===== Exercise input
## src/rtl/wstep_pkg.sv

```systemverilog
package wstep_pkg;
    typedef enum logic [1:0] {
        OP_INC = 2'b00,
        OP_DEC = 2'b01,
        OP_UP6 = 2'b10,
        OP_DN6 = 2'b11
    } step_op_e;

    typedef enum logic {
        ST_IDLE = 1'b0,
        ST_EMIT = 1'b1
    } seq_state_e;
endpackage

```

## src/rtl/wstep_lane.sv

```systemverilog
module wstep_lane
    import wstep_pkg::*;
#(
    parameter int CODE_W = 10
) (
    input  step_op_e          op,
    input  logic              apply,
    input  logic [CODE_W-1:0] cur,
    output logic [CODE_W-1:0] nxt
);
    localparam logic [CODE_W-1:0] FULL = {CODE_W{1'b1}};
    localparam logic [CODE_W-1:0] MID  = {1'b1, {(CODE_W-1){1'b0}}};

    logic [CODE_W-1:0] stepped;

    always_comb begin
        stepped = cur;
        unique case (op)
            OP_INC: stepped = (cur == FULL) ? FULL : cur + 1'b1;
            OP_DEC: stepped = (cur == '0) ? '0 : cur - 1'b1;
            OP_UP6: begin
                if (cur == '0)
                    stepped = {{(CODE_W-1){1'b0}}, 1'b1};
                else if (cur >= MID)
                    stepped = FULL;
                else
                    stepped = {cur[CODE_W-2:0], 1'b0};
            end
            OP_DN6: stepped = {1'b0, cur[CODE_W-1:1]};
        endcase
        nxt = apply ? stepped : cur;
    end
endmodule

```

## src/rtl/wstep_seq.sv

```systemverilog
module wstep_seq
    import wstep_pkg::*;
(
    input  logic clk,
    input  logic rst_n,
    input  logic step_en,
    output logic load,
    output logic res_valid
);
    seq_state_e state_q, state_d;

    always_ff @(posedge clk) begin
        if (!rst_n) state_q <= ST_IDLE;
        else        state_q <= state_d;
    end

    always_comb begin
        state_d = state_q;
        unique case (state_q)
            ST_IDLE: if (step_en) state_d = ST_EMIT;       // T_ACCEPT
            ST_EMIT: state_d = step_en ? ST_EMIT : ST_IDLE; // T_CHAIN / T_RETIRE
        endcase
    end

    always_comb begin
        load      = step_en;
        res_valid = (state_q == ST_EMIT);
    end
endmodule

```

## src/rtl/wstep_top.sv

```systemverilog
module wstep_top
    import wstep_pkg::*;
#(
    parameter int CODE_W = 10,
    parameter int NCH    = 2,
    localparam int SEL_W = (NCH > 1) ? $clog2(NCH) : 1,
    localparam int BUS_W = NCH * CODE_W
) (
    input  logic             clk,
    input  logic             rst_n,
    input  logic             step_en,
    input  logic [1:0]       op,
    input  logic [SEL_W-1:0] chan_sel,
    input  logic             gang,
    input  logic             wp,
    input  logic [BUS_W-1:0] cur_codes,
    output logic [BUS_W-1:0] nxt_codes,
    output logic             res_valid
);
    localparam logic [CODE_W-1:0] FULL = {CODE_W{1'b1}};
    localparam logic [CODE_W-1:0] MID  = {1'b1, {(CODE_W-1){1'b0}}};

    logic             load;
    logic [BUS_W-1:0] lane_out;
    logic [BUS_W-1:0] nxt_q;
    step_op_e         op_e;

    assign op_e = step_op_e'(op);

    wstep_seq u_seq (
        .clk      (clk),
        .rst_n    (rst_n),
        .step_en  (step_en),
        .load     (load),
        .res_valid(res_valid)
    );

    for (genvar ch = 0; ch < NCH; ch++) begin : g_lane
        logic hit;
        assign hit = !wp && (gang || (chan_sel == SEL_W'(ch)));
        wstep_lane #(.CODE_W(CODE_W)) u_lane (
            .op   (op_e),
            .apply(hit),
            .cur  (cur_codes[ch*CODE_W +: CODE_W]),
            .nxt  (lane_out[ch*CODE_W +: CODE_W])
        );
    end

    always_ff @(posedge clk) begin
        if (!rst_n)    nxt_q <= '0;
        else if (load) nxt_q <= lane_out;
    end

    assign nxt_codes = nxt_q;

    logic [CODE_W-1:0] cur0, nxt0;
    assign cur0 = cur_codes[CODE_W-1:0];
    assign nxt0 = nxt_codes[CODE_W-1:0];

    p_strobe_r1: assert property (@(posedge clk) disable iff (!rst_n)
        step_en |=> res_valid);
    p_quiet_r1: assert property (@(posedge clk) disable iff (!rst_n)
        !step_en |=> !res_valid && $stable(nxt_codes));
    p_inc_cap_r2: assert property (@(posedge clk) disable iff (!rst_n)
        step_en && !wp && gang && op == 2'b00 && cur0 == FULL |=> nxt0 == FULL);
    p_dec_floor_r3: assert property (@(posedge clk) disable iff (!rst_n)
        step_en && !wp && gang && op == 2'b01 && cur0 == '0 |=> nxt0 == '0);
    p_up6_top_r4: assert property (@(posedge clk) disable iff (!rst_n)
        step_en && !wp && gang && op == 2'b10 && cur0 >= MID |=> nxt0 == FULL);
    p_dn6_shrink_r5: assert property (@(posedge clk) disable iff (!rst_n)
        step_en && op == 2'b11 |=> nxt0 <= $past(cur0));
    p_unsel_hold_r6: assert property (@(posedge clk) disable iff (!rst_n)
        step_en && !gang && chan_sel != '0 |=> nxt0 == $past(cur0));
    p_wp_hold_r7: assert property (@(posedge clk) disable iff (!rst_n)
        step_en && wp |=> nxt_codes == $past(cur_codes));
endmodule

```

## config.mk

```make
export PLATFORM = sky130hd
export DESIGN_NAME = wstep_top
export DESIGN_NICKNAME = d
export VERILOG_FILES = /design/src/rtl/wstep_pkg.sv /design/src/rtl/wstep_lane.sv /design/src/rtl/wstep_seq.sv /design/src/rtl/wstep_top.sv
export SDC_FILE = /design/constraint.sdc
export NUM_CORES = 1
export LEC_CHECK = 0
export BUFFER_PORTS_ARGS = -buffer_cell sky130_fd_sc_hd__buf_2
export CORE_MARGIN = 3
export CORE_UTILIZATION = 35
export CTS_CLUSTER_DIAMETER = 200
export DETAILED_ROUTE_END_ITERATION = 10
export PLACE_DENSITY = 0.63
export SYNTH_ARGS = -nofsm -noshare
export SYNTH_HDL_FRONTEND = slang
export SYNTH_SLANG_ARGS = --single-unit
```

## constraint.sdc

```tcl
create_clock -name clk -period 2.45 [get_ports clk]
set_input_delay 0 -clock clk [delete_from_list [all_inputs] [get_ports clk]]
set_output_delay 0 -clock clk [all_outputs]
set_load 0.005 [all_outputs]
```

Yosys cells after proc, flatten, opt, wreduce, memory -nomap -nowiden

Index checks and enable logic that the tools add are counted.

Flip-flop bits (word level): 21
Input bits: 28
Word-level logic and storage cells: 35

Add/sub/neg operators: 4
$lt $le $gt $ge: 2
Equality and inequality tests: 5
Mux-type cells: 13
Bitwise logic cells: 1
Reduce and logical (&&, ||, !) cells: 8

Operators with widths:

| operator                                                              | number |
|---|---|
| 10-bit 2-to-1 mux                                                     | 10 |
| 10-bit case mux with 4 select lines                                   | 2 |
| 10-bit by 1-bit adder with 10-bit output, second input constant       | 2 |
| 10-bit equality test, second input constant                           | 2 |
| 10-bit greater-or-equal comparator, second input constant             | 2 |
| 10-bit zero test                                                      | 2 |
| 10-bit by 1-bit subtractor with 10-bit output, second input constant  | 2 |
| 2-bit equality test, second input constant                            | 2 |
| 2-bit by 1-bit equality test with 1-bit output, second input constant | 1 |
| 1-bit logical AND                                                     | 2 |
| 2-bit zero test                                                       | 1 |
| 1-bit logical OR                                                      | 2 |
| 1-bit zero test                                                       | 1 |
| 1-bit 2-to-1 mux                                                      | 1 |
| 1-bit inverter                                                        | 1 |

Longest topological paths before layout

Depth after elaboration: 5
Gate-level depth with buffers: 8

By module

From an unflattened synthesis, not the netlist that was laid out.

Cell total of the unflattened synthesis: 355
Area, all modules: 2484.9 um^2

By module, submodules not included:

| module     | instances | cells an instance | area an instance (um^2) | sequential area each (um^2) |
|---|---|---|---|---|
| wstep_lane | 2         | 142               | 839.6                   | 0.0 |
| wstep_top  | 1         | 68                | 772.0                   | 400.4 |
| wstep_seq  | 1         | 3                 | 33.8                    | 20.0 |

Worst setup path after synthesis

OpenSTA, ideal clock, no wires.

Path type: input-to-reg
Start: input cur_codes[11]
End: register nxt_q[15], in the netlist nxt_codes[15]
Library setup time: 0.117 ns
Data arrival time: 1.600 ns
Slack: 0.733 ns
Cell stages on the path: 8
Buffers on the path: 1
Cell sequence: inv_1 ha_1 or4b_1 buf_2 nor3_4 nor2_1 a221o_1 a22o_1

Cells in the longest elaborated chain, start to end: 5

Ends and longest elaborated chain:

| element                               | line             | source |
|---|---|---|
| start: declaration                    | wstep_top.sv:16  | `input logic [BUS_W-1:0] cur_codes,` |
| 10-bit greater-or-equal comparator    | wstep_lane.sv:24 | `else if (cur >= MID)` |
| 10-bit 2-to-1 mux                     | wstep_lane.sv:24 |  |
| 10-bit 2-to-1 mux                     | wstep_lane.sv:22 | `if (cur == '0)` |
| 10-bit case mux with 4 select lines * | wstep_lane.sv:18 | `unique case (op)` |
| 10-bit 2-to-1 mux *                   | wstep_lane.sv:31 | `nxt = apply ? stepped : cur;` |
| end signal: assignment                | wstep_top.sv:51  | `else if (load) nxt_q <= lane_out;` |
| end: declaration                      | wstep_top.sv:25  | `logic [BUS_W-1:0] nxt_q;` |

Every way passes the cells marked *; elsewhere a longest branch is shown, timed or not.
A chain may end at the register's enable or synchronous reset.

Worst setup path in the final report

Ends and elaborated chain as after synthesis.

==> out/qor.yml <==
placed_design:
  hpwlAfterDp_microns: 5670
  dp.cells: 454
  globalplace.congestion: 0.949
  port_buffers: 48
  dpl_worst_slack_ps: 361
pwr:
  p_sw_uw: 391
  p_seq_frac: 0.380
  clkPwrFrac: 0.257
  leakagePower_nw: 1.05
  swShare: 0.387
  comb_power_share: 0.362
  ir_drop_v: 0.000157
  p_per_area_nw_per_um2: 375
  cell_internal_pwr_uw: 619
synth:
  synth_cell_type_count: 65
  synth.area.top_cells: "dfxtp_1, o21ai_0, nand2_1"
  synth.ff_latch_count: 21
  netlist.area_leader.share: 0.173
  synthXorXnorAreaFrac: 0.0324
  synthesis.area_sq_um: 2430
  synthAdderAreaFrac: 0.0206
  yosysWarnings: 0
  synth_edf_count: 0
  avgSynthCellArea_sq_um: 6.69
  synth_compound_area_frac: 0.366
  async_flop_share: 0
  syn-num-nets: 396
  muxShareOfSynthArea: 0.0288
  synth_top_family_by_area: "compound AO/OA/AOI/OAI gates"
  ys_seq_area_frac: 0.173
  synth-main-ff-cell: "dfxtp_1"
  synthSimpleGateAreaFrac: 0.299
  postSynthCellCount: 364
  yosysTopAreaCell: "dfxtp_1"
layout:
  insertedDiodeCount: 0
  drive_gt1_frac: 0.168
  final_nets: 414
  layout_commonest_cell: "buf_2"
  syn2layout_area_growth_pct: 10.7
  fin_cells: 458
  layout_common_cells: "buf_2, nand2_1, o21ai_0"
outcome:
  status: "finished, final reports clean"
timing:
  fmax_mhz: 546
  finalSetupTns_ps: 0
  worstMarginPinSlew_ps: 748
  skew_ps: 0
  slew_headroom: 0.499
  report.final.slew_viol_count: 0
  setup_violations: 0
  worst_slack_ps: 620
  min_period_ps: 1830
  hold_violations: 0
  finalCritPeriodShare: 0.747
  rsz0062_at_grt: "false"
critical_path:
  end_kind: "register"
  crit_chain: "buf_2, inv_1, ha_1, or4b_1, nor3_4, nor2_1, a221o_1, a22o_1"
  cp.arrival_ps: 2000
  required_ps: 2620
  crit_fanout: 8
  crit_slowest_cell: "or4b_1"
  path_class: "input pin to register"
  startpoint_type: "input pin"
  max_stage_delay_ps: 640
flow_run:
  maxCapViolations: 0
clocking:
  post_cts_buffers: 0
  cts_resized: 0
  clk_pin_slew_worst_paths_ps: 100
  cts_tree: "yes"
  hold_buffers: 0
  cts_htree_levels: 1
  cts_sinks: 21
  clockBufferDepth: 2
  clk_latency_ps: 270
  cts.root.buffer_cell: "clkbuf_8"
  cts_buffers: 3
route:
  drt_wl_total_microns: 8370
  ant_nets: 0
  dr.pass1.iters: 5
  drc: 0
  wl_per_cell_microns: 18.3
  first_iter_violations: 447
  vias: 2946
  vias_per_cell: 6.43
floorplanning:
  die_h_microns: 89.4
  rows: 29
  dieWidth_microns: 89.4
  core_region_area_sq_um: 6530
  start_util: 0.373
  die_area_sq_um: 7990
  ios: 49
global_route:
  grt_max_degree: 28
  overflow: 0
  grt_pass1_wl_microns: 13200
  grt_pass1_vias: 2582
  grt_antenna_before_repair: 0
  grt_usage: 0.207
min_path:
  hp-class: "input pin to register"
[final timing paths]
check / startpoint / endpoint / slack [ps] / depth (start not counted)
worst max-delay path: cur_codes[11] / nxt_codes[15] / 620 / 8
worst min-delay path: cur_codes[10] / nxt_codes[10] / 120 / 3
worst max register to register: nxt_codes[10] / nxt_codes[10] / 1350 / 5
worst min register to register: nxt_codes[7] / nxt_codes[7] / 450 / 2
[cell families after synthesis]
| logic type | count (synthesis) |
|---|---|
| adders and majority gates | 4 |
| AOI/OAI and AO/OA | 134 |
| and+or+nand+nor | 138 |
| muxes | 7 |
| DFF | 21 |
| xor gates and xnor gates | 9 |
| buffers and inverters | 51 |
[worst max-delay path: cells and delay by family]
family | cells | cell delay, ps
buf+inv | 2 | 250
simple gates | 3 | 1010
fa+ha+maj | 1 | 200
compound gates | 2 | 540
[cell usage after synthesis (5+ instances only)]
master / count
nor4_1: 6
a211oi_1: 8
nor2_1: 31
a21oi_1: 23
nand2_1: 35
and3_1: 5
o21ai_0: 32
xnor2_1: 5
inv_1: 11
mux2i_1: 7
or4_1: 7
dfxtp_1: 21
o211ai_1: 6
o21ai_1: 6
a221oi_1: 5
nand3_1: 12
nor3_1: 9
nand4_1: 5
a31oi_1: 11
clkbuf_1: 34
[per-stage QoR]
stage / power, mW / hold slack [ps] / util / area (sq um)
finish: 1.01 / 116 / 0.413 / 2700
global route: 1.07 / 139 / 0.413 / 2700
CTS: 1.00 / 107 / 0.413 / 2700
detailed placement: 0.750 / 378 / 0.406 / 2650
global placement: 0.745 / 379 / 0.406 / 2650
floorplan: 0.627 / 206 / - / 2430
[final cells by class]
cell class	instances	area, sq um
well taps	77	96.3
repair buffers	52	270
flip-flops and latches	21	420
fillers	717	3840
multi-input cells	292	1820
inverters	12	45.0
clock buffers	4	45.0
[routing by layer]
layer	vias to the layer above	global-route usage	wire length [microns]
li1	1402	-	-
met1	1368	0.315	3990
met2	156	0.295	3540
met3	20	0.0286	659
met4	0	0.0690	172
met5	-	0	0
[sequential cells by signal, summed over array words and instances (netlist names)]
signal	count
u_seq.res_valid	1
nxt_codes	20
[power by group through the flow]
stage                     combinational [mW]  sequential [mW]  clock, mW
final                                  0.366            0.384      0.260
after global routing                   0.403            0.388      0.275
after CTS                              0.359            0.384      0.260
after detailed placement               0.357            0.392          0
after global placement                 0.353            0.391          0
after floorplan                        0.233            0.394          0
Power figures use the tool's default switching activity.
==========
• [Your goal]
Above are records; repeat only the lines starting at the line with "setup_violations: 0" and ending at the line with "hold_buffers: 0", exactly as they appear, both included.

• [Solution]
  setup_violations: 0
  worst_slack_ps: 620
  min_period_ps: 1830
  hold_violations: 0
  finalCritPeriodShare: 0.747
  rsz0062_at_grt: "false"
critical_path:
  end_kind: "register"
  crit_chain: "buf_2, inv_1, ha_1, or4b_1, nor3_4, nor2_1, a221o_1, a22o_1"
  cp.arrival_ps: 2000
  required_ps: 2620
  crit_fanout: 8
  crit_slowest_cell: "or4b_1"
  path_class: "input pin to register"
  startpoint_type: "input pin"
  max_stage_delay_ps: 640
flow_run:
  maxCapViolations: 0
clocking:
  post_cts_buffers: 0
  cts_resized: 0
  clk_pin_slew_worst_paths_ps: 100
  cts_tree: "yes"
  hold_buffers: 0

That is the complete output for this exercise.